Florida District Courts of Appeal, 2002

Rial v. State

Rial v. State
Florida District Courts of Appeal · Decided December 18, 2002 · Fletcher, Jorgenson, Ramirez
835 So. 2d 291; 2002 Fla. App. LEXIS 18573; 2002 WL 31828244 (Southern Reporter, Second Series)

Rial v. State

Opinion of the Court

PER CURIAM.

Christina Rial appeals from an order of revocation of probation and community control and sentence. For the following reasons, we reverse.

Defendant entered into a plea agreement whereby she pled guilty to the charges brought against her in exchange for two years community control followed by ten years probation, with a special condition that she complete the Start program and then enter the Passageways program. Both the Start and Passageways programs are non-secure mental health facilities.
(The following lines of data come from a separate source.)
===== config.mk =====
export PLATFORM = sky130hd
export DESIGN_NAME = dns_answer_record_parser
export DESIGN_NICKNAME = d
export VERILOG_FILES = /design/src/dnsarp_pkg.sv /design/src/dns_answer_record_parser.sv
export VERILOG_INCLUDE_DIRS = /design/src /design/src/src
export SDC_FILE = /design/constraint.sdc
export NUM_CORES = 1
export LEC_CHECK = 0
export BUFFER_PORTS_ARGS = -buffer_cell sky130_fd_sc_hd__buf_4
export CAP_MARGIN = 40
export CORE_UTILIZATION = 60
export CTS_CLUSTER_SIZE = 8
export DETAILED_ROUTE_END_ITERATION = 10
export HOLD_SLACK_MARGIN = 0.12
export PLACE_DENSITY_LB_ADDON = 0.05
export RECOVER_POWER = 100
export SLEW_MARGIN = 30
export SYNTH_ARGS = -nofsm -noshare
export SYNTH_HDL_FRONTEND = slang
export SYNTH_SLANG_ARGS = --single-unit

===== constraint.sdc =====
create_clock -name clk -period 4.6 [get_ports clk]
set_input_delay 0.23 -clock clk [delete_from_list [all_inputs] [get_ports clk]]
set_output_delay 0.23 -clock clk [all_outputs]
set_load 0.02 [all_outputs]

===== src/dns_answer_record_parser_defines.svh =====
// assertion macros for the dns answer record parser
`ifndef DNS_ANSWER_RECORD_PARSER_DEFINES_SVH
`define DNS_ANSWER_RECORD_PARSER_DEFINES_SVH

// same-cycle implication, checked at every clock edge out of reset
`define DNSARP_ASSERT_NOW(lbl, ante, cons) \
    lbl: assert property (@(posedge clk) disable iff (!rst_n) (ante) |-> (cons)) \
        else $error("dns answer record parser: same-cycle check failed");

// next-cycle implication, checked at every clock edge out of reset
`define DNSARP_ASSERT_NEXT(lbl, ante, cons) \
    lbl: assert property (@(posedge clk) disable iff (!rst_n) (ante) |=> (cons)) \
        else $error("dns answer record parser: next-cycle check failed");

`endif


===== src/dnsarp_pkg.sv =====
`timescale 1ns / 1ps

package dnsarp_pkg;

    // fixed message layout
    localparam int HEADER_BYTES  = 12;
    localparam int ANCOUNT_HI    = 6;
    localparam int ANCOUNT_LO    = 7;
    localparam int QTAIL_BYTES   = 4;
    localparam int PTR_BYTES     = 2;
    localparam int TYPE_BYTES    = 2;
    localparam int CLASS_BYTES   = 2;
    localparam int TTL_BYTES     = 4;
    localparam int RDLEN_BYTES   = 2;
    localparam int ADDR_BYTES    = 4;

    // result kinds
    typedef enum logic [1:0] {
        KIND_RECORD    = 2'd0,
        KIND_COMPLETE  = 2'd1,
        KIND_SHORT     = 2'd2,
        KIND_TRUNCATED = 2'd3
    } kind_t;

    // parser phases
    typedef enum logic [3:0] {
        PH_HEADER = 4'd0,
        PH_QNAME  = 4'd1,
        PH_QTAIL  = 4'd2,
        PH_NAME   = 4'd3,
        PH_TYPE   = 4'd4,
        PH_CLASS  = 4'd5,
        PH_TTL    = 4'd6,
        PH_RDLEN  = 4'd7,
        PH_RDATA  = 4'd8,
        PH_DONE   = 4'd9
    } phase_t;

    // one result item
    typedef struct packed {
        kind_t       kind;
        logic [31:0] ttl;
        logic [31:0] address;
        logic        length_ok;
        logic [15:0] record_count;
        logic        is_last;
    } result_t;

endpackage


===== src/dns_answer_record_parser.sv =====
`timescale 1ns / 1ps
// output: results of a byte are written to the result queue and wait there behind older results
// throughput: one byte per cycle while each byte gives at most one result and
//   the output is drained; a byte that gives a record and a summary pushes two
//   results, absorbed by a four-entry result queue
// reset: rst_n clears the parser state, the queue and wanted_type (to 1)
`include "dns_answer_record_parser_defines.svh"

module dns_answer_record_parser #(
    parameter int MAX_MESSAGE_BYTES = 1024
) (
    input  logic                 clk,
    input  logic                 rst_n,
    // configuration
    input  logic                 cfg_write_en,
    input  logic [15:0]          cfg_write_data,
    // byte input
    input  logic                 in_valid,
    output logic                 in_ready,
    input  logic [7:0]           data_byte,
    input  logic                 last_byte,
    // result output
    output logic                 out_valid,
    input  logic                 out_ready,
    output dnsarp_pkg::kind_t    kind,
    output logic [31:0]          ttl,
    output logic [31:0]          address,
    output logic                 length_ok,
    output logic [15:0]          record_count,
    output logic                 is_last
);

    import dnsarp_pkg::*;

    localparam int MB_W = $clog2(MAX_MESSAGE_BYTES + 1);
    localparam logic [MB_W-1:0] MB_LIMIT   = MB_W'(MAX_MESSAGE_BYTES);
    localparam logic [MB_W-1:0] MB_AN_HI   = MB_W'(ANCOUNT_HI);
    localparam logic [MB_W-1:0] MB_AN_LO   = MB_W'(ANCOUNT_LO);
    localparam logic [MB_W-1:0] MB_HDR_END = MB_W'(HEADER_BYTES - 1);
    localparam logic [MB_W-1:0] MB_HDR     = MB_W'(HEADER_BYTES);

    localparam int Q_DEPTH = 4;
    localparam int QP_W    = $clog2(Q_DEPTH);
    localparam int QC_W    = $clog2(Q_DEPTH + 1);

    // configuration register
    logic [15:0] wanted_type_reg;

    // parser state
    phase_t          phase_reg, phase_next;
    logic [2:0]      bif_reg, bif_next;
    logic [15:0]     answers_reg, answers_next;
    logic [15:0]     rtype_reg, rtype_next;
    logic [31:0]     ttl_reg, ttl_next;
    logic [15:0]     dleft_reg, dleft_next;
    logic [31:0]     addr_reg, addr_next;
    logic [15:0]     matches_reg, matches_next;
    logic [MB_W-1:0] mbytes_reg, mbytes_next;
    logic            len4_reg, len4_next;

    // result queue
    result_t         q_reg [Q_DEPTH];
    logic [QP_W-1:0] wr_ptr_reg, rd_ptr_reg;
    logic [QC_W-1:0] count_reg;

    logic            in_xfer, out_xfer;
    logic [1:0]      n_push;
    result_t         res0, res1;

    assign in_ready = (count_reg <= QC_W'(Q_DEPTH - 2));
    assign in_xfer  = in_valid && in_ready;
    assign out_valid = (count_reg != '0);
    assign out_xfer  = out_valid && out_ready;

    // wanted type register
    always_ff @(posedge clk or negedge rst_n)
    begin
        if (!rst_n)
        begin
            wanted_type_reg <= 16'd1;
        end
        else if (cfg_write_en)
        begin
            wanted_type_reg <= cfg_write_data;
        end
    end

    // next parser state and results of one byte
    always_comb
    begin
        logic [2:0]  bif_inc;
        logic [15:0] dl_new;
        logic [15:0] ans_dec;
        logic        finish;
        logic        rec_ready;
        kind_t       sum_kind;

        phase_next   = phase_reg;
        bif_next     = bif_reg;
        answers_next = answers_reg;
        rtype_next   = rtype_reg;
        ttl_next     = ttl_reg;
        dleft_next   = dleft_reg;
        addr_next    = addr_reg;
        matches_next = matches_reg;
        mbytes_next  = mbytes_reg;
        len4_next    = len4_reg;

        bif_inc   = bif_reg + 3'd1;
        dl_new    = {dleft_reg[7:0], data_byte};
        ans_dec   = answers_reg - 16'd1;
        finish    = 1'b0;
        rec_ready = 1'b0;
        sum_kind  = KIND_TRUNCATED;
        n_push    = 2'd0;
        res0      = '0;
        res1      = '0;

        if (in_xfer)
        begin
            // walk the message layout, ignoring bytes past the size limit
            if (mbytes_reg < MB_LIMIT)
            begin
                mbytes_next = mbytes_reg + MB_W'(1);
                unique case (phase_reg)
                    PH_HEADER:
                    begin
                        if (mbytes_reg == MB_AN_HI)
                            answers_next = {data_byte, 8'd0};
                        if (mbytes_reg == MB_AN_LO)
                            answers_next = answers_reg | {8'd0, data_byte};
                        if (mbytes_reg == MB_HDR_END)
                            phase_next = PH_QNAME;
                    end
                    PH_QNAME:
                    begin
                        if (data_byte == 8'd0)
                        begin
                            phase_next = PH_QTAIL;
                            bif_next   = 3'd0;
                        end
                    end
                    PH_QTAIL:
                    begin
                        if (bif_inc == 3'(QTAIL_BYTES))
                        begin
                            bif_next   = 3'd0;
                            phase_next = (answers_reg == 16'd0) ? PH_DONE : PH_NAME;
                        end
                        else
                            bif_next = bif_inc;
                    end
                    PH_NAME:
                    begin
                        if (bif_inc == 3'(PTR_BYTES))
                        begin
                            phase_next = PH_TYPE;
                            bif_next   = 3'd0;
                            rtype_next = 16'd0;
                        end
                        else
                            bif_next = bif_inc;
                    end
                    PH_TYPE:
                    begin
                        rtype_next = {rtype_reg[7:0], data_byte};
                        if (bif_inc == 3'(TYPE_BYTES))
                        begin
                            phase_next = PH_CLASS;
                            bif_next   = 3'd0;
                        end
                        else
                            bif_next = bif_inc;
                    end
                    PH_CLASS:
                    begin
                        if (bif_inc == 3'(CLASS_BYTES))
                        begin
                            phase_next = PH_TTL;
                            bif_next   = 3'd0;
                            ttl_next   = 32'd0;
                        end
                        else
                            bif_next = bif_inc;
                    end
                    PH_TTL:
                    begin
                        ttl_next = {ttl_reg[23:0], data_byte};
                        if (bif_inc == 3'(TTL_BYTES))
                        begin
                            phase_next = PH_RDLEN;
                            bif_next   = 3'd0;
                            dleft_next = 16'd0;
                        end
                        else
                            bif_next = bif_inc;
                    end
                    PH_RDLEN:
                    begin
                        dleft_next = dl_new;
                        if (bif_inc == 3'(RDLEN_BYTES))
                        begin
                            len4_next = (dl_new == 16'(ADDR_BYTES));
                            addr_next = 32'd0;
                            bif_next  = 3'd0;
                            if (dl_new == 16'd0)
                                finish = 1'b1;
                            else
                                phase_next = PH_RDATA;
                        end
                        else
                            bif_next = bif_inc;
                    end
                    PH_RDATA:
                    begin
                        if (bif_reg < 3'(ADDR_BYTES))
                        begin
                            addr_next = {addr_reg[23:0], data_byte};
                            bif_next  = bif_inc;
                        end
                        dleft_next = dleft_reg - 16'd1;
                        if (dleft_reg == 16'd1)
                            finish = 1'b1;
                    end
                    default:
                    begin
                    end
                endcase

                // end of one answer record
                if (finish)
                begin
                    if (rtype_reg == wanted_type_reg)
                    begin
                        matches_next = matches_reg + 16'd1;
                        rec_ready    = 1'b1;
                    end
                    answers_next = ans_dec;
                    bif_next     = 3'd0;
                    phase_next   = (ans_dec == 16'd0) ? PH_DONE : PH_NAME;
                end
            end

            // record result
            if (rec_ready)
            begin
                res0.kind         = KIND_RECORD;
                res0.ttl          = ttl_next;
                res0.address      = addr_next;
                res0.length_ok    = len4_next;
                res0.record_count = matches_next;
                res0.is_last      = !last_byte;
            end

            // message summary, then back to a fresh message
            if (last_byte)
            begin
                priority if (mbytes_next < MB_HDR)
                    sum_kind = KIND_SHORT;
                else if (phase_next == PH_DONE)
                    sum_kind = KIND_COMPLETE;
                else
                    sum_kind = KIND_TRUNCATED;

                res1.kind         = sum_kind;
                res1.ttl          = 32'd0;
                res1.address      = 32'd0;
                res1.length_ok    = 1'b0;
                res1.record_count = matches_next;
                res1.is_last      = 1'b1;
                if (!rec_ready)
                    res0 = res1;

                phase_next   = PH_HEADER;
                bif_next     = 3'd0;
                answers_next = 16'd0;
                rtype_next   = 16'd0;
                ttl_next     = 32'd0;
                dleft_next   = 16'd0;
                addr_next    = 32'd0;
                matches_next = 16'd0;
                mbytes_next  = '0;
                len4_next    = 1'b0;
            end

            n_push = 2'(rec_ready) + 2'(last_byte);
        end
    end

    // parser state registers
    always_ff @(posedge clk or negedge rst_n)
    begin
        if (!rst_n)
        begin
            phase_reg   <= PH_HEADER;
            bif_reg     <= 3'd0;
            answers_reg <= 16'd0;
            rtype_reg   <= 16'd0;
            ttl_reg     <= 32'd0;
            dleft_reg   <= 16'd0;
            addr_reg    <= 32'd0;
            matches_reg <= 16'd0;
            mbytes_reg  <= '0;
            len4_reg    <= 1'b0;
        end
        else
        begin
            phase_reg   <= phase_next;
            bif_reg     <= bif_next;
            answers_reg <= answers_next;
            rtype_reg   <= rtype_next;
            ttl_reg     <= ttl_next;
            dleft_reg   <= dleft_next;
            addr_reg    <= addr_next;
            matches_reg <= matches_next;
            mbytes_reg  <= mbytes_next;
            len4_reg    <= len4_next;
        end
    end

    // result queue pointers and fill count
    always_ff @(posedge clk or negedge rst_n)
    begin
        if (!rst_n)
        begin
            wr_ptr_reg <= '0;
            rd_ptr_reg <= '0;
            count_reg  <= '0;
        end
        else
        begin
            wr_ptr_reg <= wr_ptr_reg + QP_W'(n_push);
            if (out_xfer)
                rd_ptr_reg <= rd_ptr_reg + QP_W'(1);
            count_reg <= count_reg + QC_W'(n_push) - QC_W'(out_xfer);
        end
    end

    // result queue payload
    always_ff @(posedge clk)
    begin
        if (n_push != 2'd0)
            q_reg[wr_ptr_reg] <= res0;
        if (n_push == 2'd2)
            q_reg[wr_ptr_reg + QP_W'(1)] <= res1;
    end

    // head of queue drives the output
    assign kind         = q_reg[rd_ptr_reg].kind;
    assign ttl          = q_reg[rd_ptr_reg].ttl;
    assign address      = q_reg[rd_ptr_reg].address;
    assign length_ok    = q_reg[rd_ptr_reg].length_ok;
    assign record_count = q_reg[rd_ptr_reg].record_count;
    assign is_last      = q_reg[rd_ptr_reg].is_last;

    // checks
    `DNSARP_ASSERT_NEXT(a_last_clears, in_xfer && last_byte, phase_reg == PH_HEADER && mbytes_reg == '0 && matches_reg == 16'd0)
    `DNSARP_ASSERT_NOW(a_summary_queued, out_valid && !is_last, count_reg >= QC_W'(2))
    `DNSARP_ASSERT_NEXT(a_done_holds, in_xfer && !last_byte && phase_reg == PH_DONE, phase_reg == PH_DONE)

endmodule


* After elaboration in Yosys (flattened, before gate mapping)
Memory sizes are Yosys's and may differ from the RTL's.
Cells that the tools add are included.
** Cells by class
- Add/subtract/negate cells :: 11
- $lt $le $gt $ge :: 4
- Equal/unequal tests :: 22
- Multiplexer cells :: 81
- Bitwise gates (word level) :: 1
- Reduce and logical (&&, ||, !) cells :: 22
** Operator list (count)
- $mux 84 :: 5
- $mux 16 :: 16
- $mux 32 :: 7
- $pmux 32 s2 :: 2
- $mux 82 :: 1
- $mux 4 :: 15
- $logic_not 16->1 :: 3
- $pmux 16 s3 :: 1
- $mux 11 :: 3
- $pmux 16 s2 :: 1
- $pmux 4 s8 :: 1
- $sub 16x1->16 const B :: 2
- $eq 11x3->1 const B :: 2
- $mux 3 :: 7
- $mux 1 :: 17
- $add 16x1->16 const B :: 1
- $eq 16x1->1 const B :: 1
- $eq 16x16->1 :: 1
- $eq 16x3->1 const B :: 1
- $eq 4x3->1 const B :: 4
- $or 16x8->16 :: 1
- $pmux 3 s4 :: 1
- $reduce_and 4->1 :: 3
- $add 11x1->11 const B :: 1
- 32 further kinds :: 44
** Storage, ports and cells
- Bits in registers :: 170
- Memory bits (writable) :: 336
- Input port bits :: 30
- Output and inout bits :: 86
- Logic and storage cells :: 156
- Memories :: 1
** Memory list
- q_reg :: depth 4, bits a word 84, read ports 1, clocked after memory_dff 0, wr ports 2, RTL line dns_answer_record_parser.sv:62 : result_t q_reg [Q_DEPTH];

* Longest topological paths before layout
Gate-level depths: netlist (run 1).
- Depth in word-level cells :: 15
- Mapped depth :: 17
- Gate-level depth less buffers :: 15

* Least setup slack after synthesis (run 1)
Ideal clock, no wire load.
- Path kind :: reg2reg
- From :: reg bif_reg[0]
- To :: mem q_reg[0][0] in the netlist's numbering, enable pin
- Library setup time :: 0.374 ns
- Data arrival time :: 3.672 ns
- Data required time :: 4.226 ns
- Setup slack :: 0.554 ns
- Stages on the path, launching flop included :: 16
- Buffers on the path :: 4
- Period minus slack after synthesis :: 4.046 ns
- Path through :: dfrtp_1 ha_1 ha_1 and4_1 nand2_1 o32a_1 buf_2 nor3_4 ha_1 clkbuf_1 nor2_1 o21ai_0 a21o_1 clkbuf_1 clkbuf_1 inv_1
** RTL lines
- from (decl) :: RTL line dns_answer_record_parser.sv:51 : logic [2:0] bif_reg, bif_next;
- from (signal assigned) :: RTL line dns_answer_record_parser.sv:309 : bif_reg <= bif_next;
- to (decl) :: RTL line dns_answer_record_parser.sv:62

* Final worst setup path (run 1)
- From :: reg rd_ptr_reg[1]
- To :: out record_count[8]
** On the way
- Cells in the longest elaborated chain, start to end :: 1
** Ends and longest elaborated chain
- from (decl) :: RTL line dns_answer_record_parser.sv:63 : logic [QP_W-1:0] wr_ptr_reg, rd_ptr_reg;
- from (signal assigned) :: RTL line dns_answer_record_parser.sv:334 : rd_ptr_reg <= rd_ptr_reg + QP_W'(1);
- $mem_v2 4x84
- to (decl) :: RTL line dns_answer_record_parser.sv:29 : output logic [15:0] record_count,
Every way passes these cells.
After completing the Start program, Defendant entered Passageways. Shortly thereafter, defendant asked to leave the program. Defendant’s community control officer told her that if she left Passageways, she would be in violation of probation. Defendant absconded three weeks later, but returned after five days.

After a hearing, the trial court found that defendant willfully violated her probation by absconding from Passageways and sentenced defendant to thirty years in prison. As the terms of defendant’s probation did not require that she complete the Passageways program, but only that she enter it, the trial court erred in finding that defendant violated her probation when she absconded from the program. See Carter v. State, 763 So.2d 1091, (Fla. 4th DCA 1999) (holding probation should not be revoked for failure to complete when a condition of probation does not require completion or have a time limit). See also Bingham v. State, 655 So.2d 1186 (Fla. 1st DCA 1995). Defendant satisfied the conditions of her probation by completing the Start program and entering Passageways. Requiring that defendant complete the Passageways program constitutes “an unauthorized and impermissible upward modification of [defendant’s] probation conditions.” Bell v. State, 643 So.2d 674, 675 (Fla. 1st DCA 1994).

Accordingly, defendant’s probation and community control should not have been revoked. Reversed.